DM will play a crucial role in generating synthetic datasets that mimic the complexities of real-world documents. These datasets will form the foundation for training and fine-tuning TinyML-compatible models, ensuring efficiency on tasks like OCR, real-time handwriting enhancement, and layout correction. This dual approach—leveraging large models to generate data and optimizing smaller, efficient models—ensures that TinyML deployments are practical and task-specific.
Extensive evaluations will validate the feasibility and effectiveness of deploying these optimized models on TinyML platforms. Metrics such as accuracy, latency, memory usage, and energy efficiency will be analyzed across various edge devices, including microcontroller configurations.
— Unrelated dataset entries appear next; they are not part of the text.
`src/pkg/gsem_consts.svh`:
```
`ifndef GSEM_CONSTS_SVH
`define GSEM_CONSTS_SVH

// Standard event flag positions
`define GSEM_EVT_PON       7
`define GSEM_EVT_CMD_ERR   5
`define GSEM_EVT_EXE_ERR   4
`define GSEM_EVT_QRY_ERR   2
`define GSEM_EVT_OPC       0
`define GSEM_EVT_USED_MASK 8'hb5

// Status byte positions
`define GSEM_STB_RQS       6
`define GSEM_STB_ESB       5
`define GSEM_STB_MAV       4
`define GSEM_STB_USED_MASK 8'h70
`define GSEM_SRE_USED_MASK 8'h30

// Reset values
`define GSEM_EVT_RESET     8'h80
`define GSEM_ZERO_BYTE     8'h00

// Query error codes
`define GSEM_QERR_INTERRUPTED  8'h01
`define GSEM_QERR_DEADLOCK     8'h02
`define GSEM_QERR_UNTERMINATED 8'h03

// Parallel poll enable byte decode
`define GSEM_PPE_TAG       3'h6
`define GSEM_PPE_SENSE     3

// Input queue depth
`define GSEM_QUEUE_DEPTH   256

`endif

```
`src/pkg/gsem_pkg.sv`:
```
`default_nettype none
package gsem_pkg;

    typedef enum logic [2:0] {
        GSEM_WR_NONE = 3'h0,
        GSEM_WR_ESE  = 3'h1,
        GSEM_WR_SRE  = 3'h2,
        GSEM_WR_PRE  = 3'h3
    } gsem_wr_sel_t;

    typedef enum logic [2:0] {
        GSEM_RD_NONE = 3'h0,
        GSEM_RD_ESR  = 3'h1,
        GSEM_RD_ESE  = 3'h2,
        GSEM_RD_STB  = 3'h3,
        GSEM_RD_SRE  = 3'h4,
        GSEM_RD_PRE  = 3'h5,
        GSEM_RD_EXE  = 3'h6,
        GSEM_RD_QRY  = 3'h7
    } gsem_rd_sel_t;

    typedef struct packed {
        logic opc_exec;
        logic syntax_err;
        logic exec_fail;
        logic [7:0] exec_code;
        logic terminator_read;
        logic multi_end;
        logic talk_addressed;
        logic response_ready;
        logic terminator_sent;
    } gsem_evt_t;

    typedef enum logic [1:0] {
        GSEM_PP_IDLE = 2'b00,
        GSEM_PP_CFG  = 2'b01,
        GSEM_PP_ARM  = 2'b11
    } gsem_pp_state_t;

endpackage : gsem_pkg
`default_nettype wire

```
`src/hdl/gsem_status.sv`:
```
// Functional notes
// - Talk with idle formatter and empty queue: query error, code 3, parser reset.
// - Pending response plus terminator or multiple END: query error code 1, flush.
// - Queue turning full while a response is pending: query error code 2, flush formatter.
// - Poll status high when poll mask AND status byte is nonzero.
// - Poll mask written by numeric command, read by query.
// - Enable byte: bits 6..4 equal 110, bit 3 sense, bits 2..0 line.
// - Event summary bit 5 set when enabled event flag present.
// - Event flag query returns then clears; event mask writable and readable.
// - Event layout: 7 power-on, 5 command, 4 execution, 2 query, 0 complete.
// - Syntax error sets command error and resets the parser.
// - Execution failure sets execution error and stores its code.
// - Operation complete command sets operation complete flag.
// - Enabled status bit sets bit 6 and requests service.
// - Query returns summary in bit 6; serial poll returns request bit.
// - Service mask written by numeric command, read by query.
// - Message-available bit set when response ready, cleared after terminator.
// - Power-on: all zero except event flags at 128.
// - Bus functions include service request, poll, clear; no controller.
// - Power-on enters local state with front panel enabled.
// - Corrupt settings at power-up raise warning and load reset defaults.
// - Input queue of 256 bytes; filling up while a response is pending triggers deadlock.
`timescale 1ns/1ps
`default_nettype none
`include "gsem_consts.svh"

module gsem_status #(
    parameter int QUEUE_DEPTH = `GSEM_QUEUE_DEPTH
) (
    // Clock and reset
    input  wire logic                 clock_i,
    input  wire logic                 srst_i,
    // Parser and formatter events
    input  wire gsem_pkg::gsem_evt_t  evt_i,
    input  wire logic                 queue_wr_i,
    input  wire logic                 queue_rd_i,
    input  wire logic                 dev_clear_i,
    input  wire logic                 nv_corrupt_i,
    // Remote and local
    input  wire logic                 remote_cmd_i,
    input  wire logic                 local_key_i,
    // Common command access
    input  wire gsem_pkg::gsem_wr_sel_t wr_sel_i,
    input  wire logic [7:0]           wr_data_i,
    input  wire gsem_pkg::gsem_rd_sel_t rd_sel_i,
    output logic [7:0]                rd_data_o,
    // Bus poll messages
    input  wire logic                 ppc_i,
    input  wire logic                 ppe_i,
    input  wire logic                 ppu_i,
    input  wire logic [7:0]           cmd_byte_i,
    input  wire logic                 spoll_i,
    output logic [7:0]                spoll_byte_o,
    output logic                      srq_o,
    output logic                      ist_o,
    output logic                      pp_active_o,
    output logic                      pp_sense_o,
    output logic [2:0]                pp_line_o,
    // Parser and formatter control
    output logic                      parser_reset_o,
    output logic                      formatter_flush_o,
    output logic                      queue_full_o,
    output logic                      remote_o,
    output logic                      nv_warning_o,
    output logic                      load_defaults_o
);

    localparam int CW = $clog2(QUEUE_DEPTH + 1);

    if (QUEUE_DEPTH < 2) begin : g_depth_check
        $error("QUEUE_DEPTH too small");
    end

    logic [7:0]       evt_ff;
    logic [7:0]       ese_ff;
    logic [7:0]       sre_ff;
    logic [7:0]       pre_ff;
    logic [7:0]       exe_err_ff;
    logic [7:0]       qry_err_ff;
    logic             mav_ff;
    logic             pending_ff;
    logic [CW-1:0]    qcnt_ff;
    logic [CW-1:0]    nxt_qcnt;
    logic             full_seen_ff;
    logic             por_ff;
    gsem_pkg::gsem_pp_state_t pp_state_ff;
    logic [2:0]       pp_line_ff;
    logic             pp_sense_ff;
    logic [7:0]       spoll_ff;
    logic [7:0]       rd_ff;
    logic             remote_ff;
    logic             warn_ff;

    logic             unterminated;
    logic             interrupted;
    logic             deadlock;
    logic             qry_err;
    logic             esb;
    logic             mss;
    logic [7:0]       stb_base;
    logic [7:0]       stb_query;
    logic             esr_read;

    // Queue occupancy
    always_comb begin
        nxt_qcnt = qcnt_ff;
        if (queue_wr_i && !queue_rd_i && qcnt_ff != CW'(QUEUE_DEPTH)) begin
            nxt_qcnt = qcnt_ff + CW'(1);
        end else if (queue_rd_i && !queue_wr_i && qcnt_ff != '0) begin
            nxt_qcnt = qcnt_ff - CW'(1);
        end
    end

    always_ff @(posedge clock_i) begin
        if (srst_i || dev_clear_i) begin
            qcnt_ff <= '0;
        end else begin
            qcnt_ff <= nxt_qcnt;
        end
    end

    assign queue_full_o = (qcnt_ff == CW'(QUEUE_DEPTH));

    always_ff @(posedge clock_i) begin
        if (srst_i) begin
            full_seen_ff <= 1'b0;
        end else begin
            full_seen_ff <= queue_full_o;
        end
    end

    // Error detection
    assign unterminated = evt_i.talk_addressed && !pending_ff && qcnt_ff == '0;
    assign interrupted  = pending_ff && (evt_i.terminator_read || evt_i.multi_end);
    assign deadlock     = pending_ff && queue_full_o && !full_seen_ff;
    assign qry_err      = unterminated || interrupted || deadlock;

    assign parser_reset_o    = unterminated || evt_i.syntax_err;
    assign formatter_flush_o = interrupted || deadlock;

    // Pending response and message available
    always_ff @(posedge clock_i) begin
        if (srst_i || dev_clear_i) begin
            pending_ff <= 1'b0;
            mav_ff     <= 1'b0;
        end else if (evt_i.response_ready) begin
            pending_ff <= 1'b1;
            mav_ff     <= 1'b1;
        end else if (formatter_flush_o || evt_i.terminator_sent) begin
            pending_ff <= 1'b0;
            mav_ff     <= 1'b0;
        end
    end

    // Query error code
    always_ff @(posedge clock_i) begin
        if (srst_i) begin
            qry_err_ff <= `GSEM_ZERO_BYTE;
        end else if (unterminated) begin
            qry_err_ff <= `GSEM_QERR_UNTERMINATED;
        end else if (interrupted) begin
            qry_err_ff <= `GSEM_QERR_INTERRUPTED;
        end else if (deadlock) begin
            qry_err_ff <= `GSEM_QERR_DEADLOCK;
        end
    end

    // Execution error code
    always_ff @(posedge clock_i) begin
        if (srst_i) begin
            exe_err_ff <= `GSEM_ZERO_BYTE;
        end else if (evt_i.exec_fail) begin
            exe_err_ff <= evt_i.exec_code;
        end
    end

    // Standard event flags: sets win over the clear by read
    assign esr_read = (rd_sel_i == gsem_pkg::GSEM_RD_ESR);

    always_ff @(posedge clock_i) begin
        if (srst_i) begin
            evt_ff <= `GSEM_EVT_RESET;
        end else begin
            if (esr_read) begin
                evt_ff <= `GSEM_ZERO_BYTE;
            end
            if (evt_i.syntax_err) begin
                evt_ff[`GSEM_EVT_CMD_ERR] <= 1'b1;
            end
            if (evt_i.exec_fail) begin
                evt_ff[`GSEM_EVT_EXE_ERR] <= 1'b1;
            end
            if (qry_err) begin
                evt_ff[`GSEM_EVT_QRY_ERR] <= 1'b1;
            end
            if (evt_i.opc_exec) begin
                evt_ff[`GSEM_EVT_OPC] <= 1'b1;
            end
        end
    end

    // Enable masks
    always_ff @(posedge clock_i) begin
        if (srst_i) begin
            ese_ff <= `GSEM_ZERO_BYTE;
            sre_ff <= `GSEM_ZERO_BYTE;
            pre_ff <= `GSEM_ZERO_BYTE;
        end else begin
            case (wr_sel_i)
                gsem_pkg::GSEM_WR_ESE: ese_ff <= wr_data_i & `GSEM_EVT_USED_MASK;
                gsem_pkg::GSEM_WR_SRE: sre_ff <= wr_data_i & `GSEM_SRE_USED_MASK;
                gsem_pkg::GSEM_WR_PRE: pre_ff <= wr_data_i;
                default: ;
            endcase
        end
    end

    // Status byte summary
    assign esb = |(evt_ff & ese_ff & `GSEM_EVT_USED_MASK);
    always_comb begin
        stb_base = `GSEM_ZERO_BYTE;
        stb_base[`GSEM_STB_ESB] = esb;
        stb_base[`GSEM_STB_MAV] = mav_ff;
    end
    assign mss = |(stb_base & sre_ff);
    always_comb begin
        stb_query = stb_base;
        stb_query[`GSEM_STB_RQS] = mss;
    end

    // Service request held until serial polled or the summary drops
    always_ff @(posedge clock_i) begin
        if (srst_i) begin
            srq_o <= 1'b0;
        end else if (mss && !srq_o && !spoll_i) begin
            srq_o <= 1'b1;
        end else if (spoll_i || !mss) begin
            srq_o <= 1'b0;
        end
    end

    always_ff @(posedge clock_i) begin
        if (srst_i) begin
            spoll_ff <= `GSEM_ZERO_BYTE;
        end else if (spoll_i) begin
            spoll_ff <= {stb_base[7], srq_o, stb_base[5:0]};
        end
    end
    assign spoll_byte_o = spoll_ff;

    // Local poll status
    always_ff @(posedge clock_i) begin
        if (srst_i) begin
            ist_o <= 1'b0;
        end else begin
            ist_o <= |(pre_ff & stb_query);
        end
    end

    // Parallel poll configuration
    always_ff @(posedge clock_i) begin
        if (srst_i || ppu_i) begin
            pp_state_ff <= gsem_pkg::GSEM_PP_IDLE;
            pp_line_ff  <= 3'h0;
            pp_sense_ff <= 1'b0;
        end else begin
            case (pp_state_ff)
                gsem_pkg::GSEM_PP_IDLE: if (ppc_i) pp_state_ff <= gsem_pkg::GSEM_PP_CFG;
                gsem_pkg::GSEM_PP_CFG, gsem_pkg::GSEM_PP_ARM: begin
                    if (ppe_i && cmd_byte_i[6:4] == `GSEM_PPE_TAG) begin
                        pp_state_ff <= gsem_pkg::GSEM_PP_ARM;
                        pp_sense_ff <= cmd_byte_i[`GSEM_PPE_SENSE];
                        pp_line_ff  <= cmd_byte_i[2:0];
                    end
                end
                default: pp_state_ff <= gsem_pkg::GSEM_PP_IDLE;
            endcase
        end
    end
    assign pp_active_o = (pp_state_ff == gsem_pkg::GSEM_PP_ARM);
    assign pp_sense_o  = pp_sense_ff;
    assign pp_line_o   = pp_line_ff;

    // Readback
    always_ff @(posedge clock_i) begin
        if (srst_i) begin
            rd_ff <= `GSEM_ZERO_BYTE;
        end else begin
            case (rd_sel_i)
                gsem_pkg::GSEM_RD_ESR: rd_ff <= evt_ff & `GSEM_EVT_USED_MASK;
                gsem_pkg::GSEM_RD_ESE: rd_ff <= ese_ff;
                gsem_pkg::GSEM_RD_STB: rd_ff <= stb_query;
                gsem_pkg::GSEM_RD_SRE: rd_ff <= sre_ff;
                gsem_pkg::GSEM_RD_PRE: rd_ff <= pre_ff;
                gsem_pkg::GSEM_RD_EXE: rd_ff <= exe_err_ff;
                gsem_pkg::GSEM_RD_QRY: rd_ff <= qry_err_ff;
                default: rd_ff <= rd_ff;
            endcase
        end
    end
    assign rd_data_o = rd_ff;

    // Remote and local
    always_ff @(posedge clock_i) begin
        if (srst_i) begin
            remote_ff <= 1'b0;
        end else if (remote_cmd_i) begin
            remote_ff <= 1'b1;
        end else if (local_key_i) begin
            remote_ff <= 1'b0;
        end
    end
    assign remote_o = remote_ff;

    // Nonvolatile check, sampled once after reset
    always_ff @(posedge clock_i) begin
        if (srst_i) begin
            por_ff  <= 1'b1;
            warn_ff <= 1'b0;
            load_defaults_o <= 1'b0;
        end else begin
            por_ff <= 1'b0;
            load_defaults_o <= por_ff && nv_corrupt_i;
            if (por_ff && nv_corrupt_i) begin
                warn_ff <= 1'b1;
            end
        end
    end
    assign nv_warning_o = warn_ff;

endmodule : gsem_status

`default_nettype wire

```
`config.mk`:
```
export PLATFORM = sky130hd
export DESIGN_NAME = gsem_status
export DESIGN_NICKNAME = d
export VERILOG_FILES = /design/src/pkg/gsem_pkg.sv /design/src/hdl/gsem_status.sv
export VERILOG_INCLUDE_DIRS = /design/src /design/src/pkg
export SDC_FILE = /design/constraint.sdc
export NUM_CORES = 1
export LEC_CHECK = 0
export BUFFER_PORTS_ARGS = -buffer_cell sky130_fd_sc_hd__buf_2
export CAP_MARGIN = 10
export CELL_PAD_IN_SITES_DETAIL_PLACEMENT = 0
export CELL_PAD_IN_SITES_GLOBAL_PLACEMENT = 1
export CORE_UTILIZATION = 35
export DETAILED_ROUTE_END_ITERATION = 8
export PLACE_DENSITY = 0.86
export RECOVER_POWER = 25
export SYNTH_ARGS = -nofsm -noshare
export SYNTH_HDL_FRONTEND = slang
export SYNTH_SLANG_ARGS = --single-unit
```
`constraint.sdc`:
```
create_clock -name clock_i -period 2.5 [get_ports clock_i]
set_input_delay 0.25 -clock clock_i [delete_from_list [all_inputs] [get_ports clock_i]]
set_output_delay 0.25 -clock clock_i [all_outputs]
set_load 0.02 [all_outputs]
```
Word-level counts from Yosys, hierarchy flattened --
Cells that the tools add are included.
Storage, ports and cells: logic and storage cells 115, register bits after elaboration 64, output and inout bits 29, input port bits 50
Operators by class: add/subtract/negate cells 2, reduce and logical (&&, ||, !) cells 48, eq/ne operators 17, mux-type cells 21, bitwise operators 3
Operators by type and width (count):
- case mux 8 bit (7 select lines) | 1
- 2-to-1 mux 9 bit | 2
- nonzero test 2 bit | 8
- OR reduction 8 bit | 2
- equality test 3 bit, second input constant | 5
- logical AND 1 bit | 13
- equality test 3 x 2 -> 1 bit, second input constant | 4
- 2-to-1 mux 1 bit | 11
- 2-to-1 mux 2 bit | 5
- adder 9 x 1 -> 9 bit, second input constant | 1
- equality test 9 bit, second input constant | 1
- zero test 9 bit | 1
- logical OR 1 bit | 9
- != test 9 bit, second input constant | 1
- nonzero test 9 bit | 1
- subtractor 9 x 1 -> 9 bit, second input constant | 1
- bitwise AND 8 x 7 -> 8 bit | 1
- bitwise AND 8 bit | 1
- zero test 1 bit | 7
- nonzero test 7 bit | 1
- bitwise AND 6 bit | 1
- equality test 3 x 1 -> 1 bit, second input constant | 2
- 2-to-1 mux 6 bit | 1
- OR reduction 5 bit | 1
- 8 further kinds | 10

Logic depth before layout (Yosys ltp) --
depth after elaboration 8, mapped depth 10, mapped depth without buffers 9

Worst setup path before layout --
Ideal clock, no wire load.
path type reg2reg, start point register qcnt_ff[3], end point register qcnt_ff[7], clock period less this slack 2.805 ns, cell stages (with the launch flop) 10, path buffers 1, setup time 0.062 ns, required time 2.438 ns, slack -0.305 ns, arrival 2.743 ns, cells stage by stage dfxtp_1 or4_1 buf_2 o311ai_4 ha_1 a21o_1 a21oi_1 a21oi_1 or4_1 nand3_1
On the way: longest elaborated chain between the ends 3, elaborated cells between the ends (all ways) 9, those cells by class 2 x add/sub; 1 x eq/ne; 2 x mux; 4 x reduce/logical
RTL lines:
- start: declaration | line gsem_status.sv:82 | logic [CW-1:0] qcnt_ff;
- start signal: assignment | line gsem_status.sv:118 | qcnt_ff <= nxt_qcnt;
- subtractor 9 x 1 -> 9 bit, or another cell as far along | line gsem_status.sv:110 | nxt_qcnt = qcnt_ff - CW'(1);
- 2-to-1 mux 9 bit, or another cell as far along | line gsem_status.sv:109 | end else if (queue_rd_i && !queue_wr_i && qcnt_ff != '0) begin
- 2-to-1 mux 9 bit or nonzero test 2 bit (tied branches)
Several ways; a longest one is shown, not always the timed one. The select of a mux whose other input is x is not followed. A chain may end at the register's enable or synchronous reset.

Worst setup path in the final report --
start point register qcnt_ff[2], end point register qcnt_ff[7]
The elaborated chain is that of the path after synthesis.

==> impl_metrics.toml <==
[run_status]
outcome = "complete, but fails checks"
violations = "max-capacitance violations, max-slew violations, negative setup slack"

[yosys]
synthFlopType = "dfxtp_1"
synth_seq_area_share = 0.430
synth.distinct_cells = 46
synth_enable_flop_cells = 0
ys_ff_latch = 64
ys_warn_count = 0
syn_area_um2 = 2980
synth_area_per_cell_um2 = 8.81
synthArstFlopShare = 0
synthCells = 338

[detailed_routing]
antenna_left = 0
via_per_inst = 4.84
wl_mm = 7.11
drc_errors = 0
drtPass1Iterations = 4
drt_iter0_drc = 112
wl_per_cell_um = 13.4
vias = 2574

[worst_setup_path]
crit_path_top_delay_cell = "or4_4"
critPathMaxFanout = 5
max_stage_delay_ns = 0.55
critPathLaunchType = "register"
setup.worst_path.end_class = "register"
critPathMostFrequentCell = "a21oi_2"
crit_type = "register to register"
cp.required_ns = 2.77
cp_cell_sequence = "or4_4 -> o311ai_4 -> buf_4 -> ha_4 -> a21o_1 -> a21oi_2 -> a21oi_2 -> or4_1 -> nand3_1"
cp.arrival_ns = 2.91

[clock_tree]
cts.sinks = 64
cts_htree_levels = 3
cts_root_buf = "clkbuf_8"
tritoncts = "built"
numCtsBuffers = 9
clock_path_buffers = 2
clock_latency_ns = 0.33
clk_pin_slew_ns = 0.08

[place]
dp_hpwl_mm = 5.24
portBuffers = 72
postPlaceCellArea_um2 = 3560
gp_congestion = 0.893
place_inst = 515

[cells_and_area]
fin_area_um2 = 3790
final_common_cell = "buf_2"
nFillCells = 833
layout_common_cells = "71 x buf_2, 63 x dfxtp_1, 60 x nor2_1"
final_nets = 480
area_delta_synth_final_pct = 27.4
instances_no_fill = 532
drive_gt1_frac = 0.307
n_antenna_cell = 0

[global_route]
grt_overflow = 0
antenna_found_initial = 0
grt_max_degree = 45
grt_pass1_vias = 2415
grt_usage = 0.169
grt_pass1_wl_mm = 11.5

[timing]
finalHoldViolCount = 0
period_needed_ns = 2.64
slew_headroom = -0.241
layout_setup_ws_ns = -0.136
timing.final.crit_share = 1.05
drv_slew = 45
grt_setup_unrepaired = "yes"
setup_viol = 5
max_slew.worst_pin.slew_ns = 1.86
finalSetupTns_ns = -0.288
fmax_mhz = 379
finClkSkew_ns = 0.0109

[floorplanning]
design.die.area_um2 = 8880
start_util = 0.362
die_h_um = 94.2
rows = 33
fp.coreArea_um2 = 8220
io_pins = 79
die_w_um = 94.2

[power]
p_leak_nw = 1.77
power_density_nw_per_um2 = 643
power_w = 0.00244
vdd_ir_drop_max_mv = 0.293

[flow_run]
maxCapViolCount = 1

[min_path]
hold_class = "input port to register"
per-layer routing:
layer	GRT usage	up-vias	routed length, um
li1	-	1325	-
met1	0.209	1181	3200
met2	0.291	66	3560
met3	0.0453	2	316
met4	0.0385	0	27
met5	0	-	0
cells in the mapped netlist (all sizes together) (2+ instances only):
cell type	count	share of area
nor2	61	0.078
xor2	2	0.0059
buf	13	0.025
a222oi	2	0.0067
dfxtp	64	0.43
a211oi	4	0.010
mux4	3	0.023
nand2	30	0.039
mux2i	34	0.11
a21oi	31	0.053
o211ai	2	0.0050
nand3b	2	0.0050
a21o	4	0.010
a31oi	4	0.0084
ha	7	0.029
nand4	2	0.0042
mux2	2	0.0076
o21ai	6	0.010
or2	2	0.0042
nor2b	5	0.011
or4	3	0.0076
clkbuf	10	0.013
nand3	5	0.0084
and2	2	0.0042
a22oi	4	0.010
nand2b	5	0.011
inv	12	0.015
nor3b	4	0.010
power breakdown:
| part | switching (W) | internal (W) |
|---|---|---|
| Combinational | 0.000243 | 0.000202 |
| Clock | 0.000403 | 0.000489 |
| Sequential | 0.0000330 | 0.00107 |
| Total | 0.000679 | 0.00176 |
registers in the layout, indices dropped and copies added (netlist names), 2 cells and up:
signal,count
sre_ff,2
evt_ff,5
rd_data_o,8
spoll_byte_o,3
pp_line_o,3
pp_state_ff,2
qcnt_ff,9
exe_err_ff,8
pre_ff,8
ese_ff,5
qry_err_ff,2
stage by stage:
| step | setup slack (ns) | hold WS (ns) | utilization |
|---|---|---|---|
| 2_1_floorplan | -0.188 | 0.278 | - |
| 3_3_place_gp | -0.110 | 0.431 | 0.433 |
| 5_1_grt | -0.216 | 0.118 | 0.462 |
| 3_5_place_dp | -0.138 | 0.436 | 0.433 |
| 6_report | -0.136 | 0.128 | 0.462 |
| 4_1_cts | -0.105 | 0.105 | 0.459 |
path summary, 6_finish.rpt:
| kind | start | endpoint | slack, ns | depth (start not counted) |
|---|---|---|---|---|
| setup / recovery | qcnt_ff[2] | qcnt_ff[7] | -0.14 | 9 |
| hold / removal | evt_i[1] | pending_ff | 0.13 | 3 |
| setup reg to reg | qcnt_ff[2] | qcnt_ff[7] | -0.14 | 9 |
| hold reg to reg | nv_warning_o | nv_warning_o | 0.45 | 2 |
repair_timing:
action,CTS,global route
gates resized for setup,2,9
buffers inserted,0,2
pin swaps,1,4
hold buffers,0,0
endpoints found under the setup margin,5,6
critical path, delay by kind of cell (launching register included):
family | cells | cell delay (ns)
simple gates | 3 | 1.04
compound gates | 4 | 0.82
flops | 1 | 0.32
fa+ha+maj | 1 | 0.20
buf+inv | 1 | 0.19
These evaluations will demonstrate the potential of TinyML to handle complex DIA tasks while highlighting pathways for improving scalability in real-world environments.
This project seeks to deepen our understanding of large-scale DL models and their limitations, using these insights to pioneer innovative approaches for TinyML. By addressing computational challenges and adapting advanced models for edge deployment, the project will contribute significantly to DIA advancements and the growing field of TinyML. Findings will be shared at high-impact conferences (e.g., CVPR, ICCV), offering scalable, efficient solutions that democratize access to advanced document processing technologies. This work not only expands the frontiers of TinyML but ensures its benefits are accessible to a broader audience, particularly in resource-limited settings.